(Stored data)
<<<<

This is an optimization exercise on Yosys and OpenROAD, whose aim is small area, not a production implementation.
In this exercise RTL edits were held to simulation tests only and were not proved equivalent to the original.
Power and IR drop assume default switching activity.

Setup of 07-04:
==> flow/design.v <==
`timescale 1ns/1ps
`default_nettype none
module apex_core (
    input  wire        clk,
    input  wire        rst,           
    output wire [31:0] imem_addr,     
    input  wire [63:0] imem_rdata,    
    output wire        dmem_re,       
    output wire        dmem_we,       
    output wire [31:0] dmem_addr,     
    output wire [31:0] dmem_wdata,
    input  wire [31:0] dmem_rdata,    
    output wire        halted
);
    localparam [3:0] OP_STORE = 4'd0,  OP_LOAD = 4'd1,  OP_MOVC = 4'd2,
                     OP_ADD   = 4'd3,  OP_SUB  = 4'd4,  OP_AND  = 4'd5,
                     OP_OR    = 4'd6,  OP_XOR  = 4'd7,  OP_MUL  = 4'd8,
                     OP_BZ    = 4'd9,  OP_BNZ  = 4'd10, OP_JUMP = 4'd11,
                     OP_HALT  = 4'd12;
    localparam [31:0] CODE_BASE = 32'd4000;
    reg  [4:0]    phase;
    reg           clr;           
    reg           halted_r;
    reg           k_seq;         
    reg           k_br;          
    reg           k_jmp;         
    reg           k_ld, k_st, k_mul;
    reg           z;
    reg  [31:0]   pc;
    reg  [31:0]   sr;
    reg  [31:0]   w;
    reg  [4:0]    rd_l, rs2_l;   
    reg           c1, c2;        
    reg  [5:0]    cacc_q;        
    reg  [1023:0] rf;            
    wire p2   = k_seq | k_br | k_jmp | k_ld | k_st | k_mul;
    wire p1   = !clr && !p2 && !halted_r;
    wire ph0  = (phase == 5'd0);
    wire ph31 = (phase == 5'd31);
    assign imem_addr  = pc;
    assign dmem_addr  = sr;
    assign dmem_wdata = w;
    assign dmem_re    = k_ld && ph0;
    assign dmem_we    = k_st && ph0;
    assign halted     = halted_r;
    wire [3:0] op  = imem_rdata[63:60];
    wire [4:0] rd  = p2 ? rd_l : imem_rdata[59:55];
    wire [4:0] rs1 = imem_rdata[54:50];
    wire [4:0] rs2 = p2 ? rs2_l : imem_rdata[49:45];
    wire is_store = (op == OP_STORE);
    wire is_load  = (op == OP_LOAD);
    wire is_movc  = (op == OP_MOVC);
    wire is_add   = (op == OP_ADD);
    wire is_sub   = (op == OP_SUB);
    wire is_and   = (op == OP_AND);
    wire is_or    = (op == OP_OR);
    wire is_xor   = (op == OP_XOR);
    wire is_mul   = (op == OP_MUL);
    wire is_bz    = (op == OP_BZ);
    wire is_bnz   = (op == OP_BNZ);
    wire is_jump  = (op == OP_JUMP);
    wire is_halt  = (op == OP_HALT);
    wire [31:0] rout;
    genvar g;
    generate
        for (g = 0; g < 32; g = g + 1) begin : g_out
            assign rout[g] = rf[32*g];
        end
    endgenerate
    wire rs1b = rout[rs1];
    wire rs2b = rout[rs2];
    wire immb = imem_rdata[phase];
    wire addsub = is_add || is_sub;
    wire a1  = is_store ? rs2b : rs1b;
    wire b1  = addsub ? (rs2b ^ is_sub) : immb;
    wire ci1 = ph0 ? is_sub : c1;
    wire sum1 = a1 ^ b1 ^ ci1;
    wire co1  = (a1 & b1) | (a1 & ci1) | (b1 & ci1);
    wire a2  = pc[0];
    wire b2  = k_br ? sr[0] : (phase == 5'd2);
    wire ci2 = ph0 ? 1'b0 : c2;
    wire sum2 = a2 ^ b2 ^ ci2;
    wire co2  = (a2 & b2) | (a2 & ci2) | (b2 & ci2);
    wire pc_in = clr ? CODE_BASE[phase] : k_jmp ? sr[0] : sum2;
    wire        bin = k_mul && rs2b;
    wire [31:0] pp;
    generate
        for (g = 1; g < 32; g = g + 1) begin : g_pp
            assign pp[g] = w[g] & sr[32 - g];
        end
    endgenerate
    assign pp[0] = w[0] & bin;
    wire [5:0]  cacc = ph0 ? 6'd0 : cacc_q;
    wire [6:0]  col;
    wire cs_s0, cs_c0;
    assign {cs_c0, cs_s0} = {1'b0, pp[0]} + {1'b0, pp[1]} + {1'b0, pp[2]};
    wire cs_s1, cs_c1;
    assign {cs_c1, cs_s1} = {1'b0, pp[3]} + {1'b0, pp[4]} + {1'b0, pp[5]};
    wire cs_s2, cs_c2;
    assign {cs_c2, cs_s2} = {1'b0, pp[6]} + {1'b0, pp[7]} + {1'b0, pp[8]};
    wire cs_s3, cs_c3;
    assign {cs_c3, cs_s3} = {1'b0, pp[9]} + {1'b0, pp[10]} + {1'b0, pp[11]};
    wire cs_s4, cs_c4;
    assign {cs_c4, cs_s4} = {1'b0, pp[12]} + {1'b0, pp[13]} + {1'b0, pp[14]};
    wire cs_s5, cs_c5;
    assign {cs_c5, cs_s5} = {1'b0, pp[15]} + {1'b0, pp[16]} + {1'b0, pp[17]};
    wire cs_s6, cs_c6;
    assign {cs_c6, cs_s6} = {1'b0, pp[18]} + {1'b0, pp[19]} + {1'b0, pp[20]};
    wire cs_s7, cs_c7;
    assign {cs_c7, cs_s7} = {1'b0, pp[21]} + {1'b0, pp[22]} + {1'b0, pp[23]};
    wire cs_s8, cs_c8;
    assign {cs_c8, cs_s8} = {1'b0, pp[24]} + {1'b0, pp[25]} + {1'b0, pp[26]};
    wire cs_s9, cs_c9;
    assign {cs_c9, cs_s9} = {1'b0, pp[27]} + {1'b0, pp[28]} + {1'b0, pp[29]};
    wire cs_s10, cs_c10;
    assign {cs_c10, cs_s10} = {1'b0, pp[30]} + {1'b0, pp[31]} + {1'b0, cacc[0]};
    wire cs_s11, cs_c11;
    assign {cs_c11, cs_s11} = {1'b0, cs_s0} + {1'b0, cs_s1} + {1'b0, cs_s2};
    wire cs_s12, cs_c12;
    assign {cs_c12, cs_s12} = {1'b0, cs_s3} + {1'b0, cs_s4} + {1'b0, cs_s5};
    wire cs_s13, cs_c13;
    assign {cs_c13, cs_s13} = {1'b0, cs_s6} + {1'b0, cs_s7} + {1'b0, cs_s8};
    wire cs_s14, cs_c14;
    assign {cs_c14, cs_s14} = {1'b0, cs_c0} + {1'b0, cs_c1} + {1'b0, cs_c2};
    wire cs_s15, cs_c15;
    assign {cs_c15, cs_s15} = {1'b0, cs_c3} + {1'b0, cs_c4} + {1'b0, cs_c5};
    wire cs_s16, cs_c16;
    assign {cs_c16, cs_s16} = {1'b0, cs_c6} + {1'b0, cs_c7} + {1'b0, cs_c8};
    wire cs_s17, cs_c17;
    assign {cs_c17, cs_s17} = {1'b0, cs_c9} + {1'b0, cs_c10} + {1'b0, cacc[1]};
    wire cs_s18, cs_c18;
    assign {cs_c18, cs_s18} = {1'b0, cs_s11} + {1'b0, cs_s12} + {1'b0, cs_s13};
    wire cs_s19, cs_c19;
    assign {cs_c19, cs_s19} = {1'b0, cs_c11} + {1'b0, cs_c12} + {1'b0, cs_c13};
    wire cs_s20, cs_c20;
    assign {cs_c20, cs_s20} = {1'b0, cs_s14} + {1'b0, cs_s15} + {1'b0, cs_s16};
    wire cs_s21, cs_c21;
    assign {cs_c21, cs_s21} = {1'b0, cs_c14} + {1'b0, cs_c15} + {1'b0, cs_c16};
    wire cs_s22, cs_c22;
    assign {cs_c22, cs_s22} = {1'b0, cs_s18} + {1'b0, cs_s9} + {1'b0, cs_s10};
    wire cs_s23, cs_c23;
    assign {cs_c23, cs_s23} = {1'b0, cs_c18} + {1'b0, cs_s19} + {1'b0, cs_s20};
    wire cs_s24, cs_c24;
    assign {cs_c24, cs_s24} = {1'b0, cs_c19} + {1'b0, cs_c20} + {1'b0, cs_s21};
    wire cs_s25, cs_c25;
    assign {cs_c25, cs_s25} = {1'b0, cs_c22} + {1'b0, cs_s23} + {1'b0, cs_s17};
    wire cs_s26, cs_c26;
    assign {cs_c26, cs_s26} = {1'b0, cs_c23} + {1'b0, cs_s24} + {1'b0, cs_c17};
    wire cs_s27, cs_c27;
    assign {cs_c27, cs_s27} = {1'b0, cs_c24} + {1'b0, cs_c21} + {1'b0, cacc[3]};
    wire cs_s28, cs_c28;
    assign {cs_c28, cs_s28} = {1'b0, cs_c25} + {1'b0, cs_s26} + {1'b0, cacc[2]};
    wire cs_s29, cs_c29;
    assign {cs_c29, cs_s29} = {1'b0, cs_c28} + {1'b0, cs_c26} + {1'b0, cs_s27};
    wire cs_s30, cs_c30;
    assign {cs_c30, cs_s30} = {1'b0, cs_c29} + {1'b0, cs_c27} + {1'b0, cacc[4]};
    wire cs_s31, cs_c31;
    assign {cs_c31, cs_s31} = {1'b0, cs_c30} + {1'b0, cacc[5]};
    assign col[0] = cs_s22;
    assign col[1] = cs_s25;
    assign col[2] = cs_s28;
    assign col[3] = cs_s29;
    assign col[4] = cs_s30;
    assign col[5] = cs_s31;
    assign col[6] = cs_c31;
    wire prod = col[0];
    wire sr_in = p2 ? bin
               : (is_load || is_store || is_jump) ? sum1
               : (is_bz || is_bnz) ? immb
               : 1'b0;
    reg p1_wbit;
    always @(*) begin
        case (op)
            OP_MOVC: p1_wbit = immb;
            OP_AND:  p1_wbit = rs1b & rs2b;
            OP_OR:   p1_wbit = rs1b | rs2b;
            OP_XOR:  p1_wbit = rs1b ^ rs2b;
            default: p1_wbit = sum1;
        endcase
    end
    wire ld_bit = ph0 ? dmem_rdata[0] : sr[0];
    wire wbit   = p2 ? (k_ld ? ld_bit : prod) : p1_wbit;
    wire p1_wen = is_movc || addsub || is_and || is_or || is_xor;
    wire wen    = (p1 && p1_wen) || k_ld || k_mul;
    wire sets_z = (p1 && addsub) || k_mul;
    wire        wd   = wbit && !clr;
    wire [31:0] wsel = {32{clr}} | ({31'd0, wen} << rd);
    wire taken = (is_bz && z) || (is_bnz && !z);
    integer r, k;
    always @(posedge clk) begin
        for (r = 0; r < 32; r = r + 1) begin
            for (k = 0; k < 31; k = k + 1)
                rf[32*r + k] <= rf[32*r + k + 1];
            rf[32*r + 31] <= wsel[r] ? wd : rout[r];
        end
        sr[31] <= sr_in;
        if (dmem_re)
            sr[30:0] <= dmem_rdata[31:1];
        else
            sr[30:0] <= sr[31:1];
        if (!p2)
            w <= {rs1b, w[31:1]};
        if (!p2) begin
            rd_l  <= imem_rdata[59:55];
            rs2_l <= imem_rdata[49:45];
        end
        if (!p1)
            pc <= {pc_in, pc[31:1]};
        c1 <= co1;
        c2 <= co2;
        cacc_q <= col[6:1];
        if (rst) begin
            phase    <= 5'd0;
            clr      <= 1'b1;
            halted_r <= 1'b0;
            k_seq    <= 1'b0;
            k_br     <= 1'b0;
            k_jmp    <= 1'b0;
            k_ld     <= 1'b0;
            k_st     <= 1'b0;
            k_mul    <= 1'b0;
            z        <= 1'b0;
        end else begin
            phase <= phase + 5'd1;
            if (ph31) begin
                clr   <= 1'b0;
                k_ld  <= p1 && is_load;
                k_st  <= p1 && is_store;
                k_mul <= p1 && is_mul;
                k_jmp <= p1 && is_jump;
                k_br  <= p1 && taken;
                k_seq <= p1 && !is_load && !is_store && !is_mul &&
                         !is_jump && !taken;
            end
            if (p1 && ph0 && is_halt)
                halted_r <= 1'b1;
            if (sets_z)
                z <= (ph0 ? 1'b1 : z) && !wbit;
        end
    end
endmodule
`default_nettype wire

>>>>

What to work on → All lines with the word "phase" need to be copied from the data above.

Response to the exercise →
    reg  [4:0]    phase;
    wire ph0  = (phase == 5'd0);
    wire ph31 = (phase == 5'd31);
    wire immb = imem_rdata[phase];
    wire b2  = k_br ? sr[0] : (phase == 5'd2);
    wire pc_in = clr ? CODE_BASE[phase] : k_jmp ? sr[0] : sum2;
            phase    <= 5'd0;
            phase <= phase + 5'd1;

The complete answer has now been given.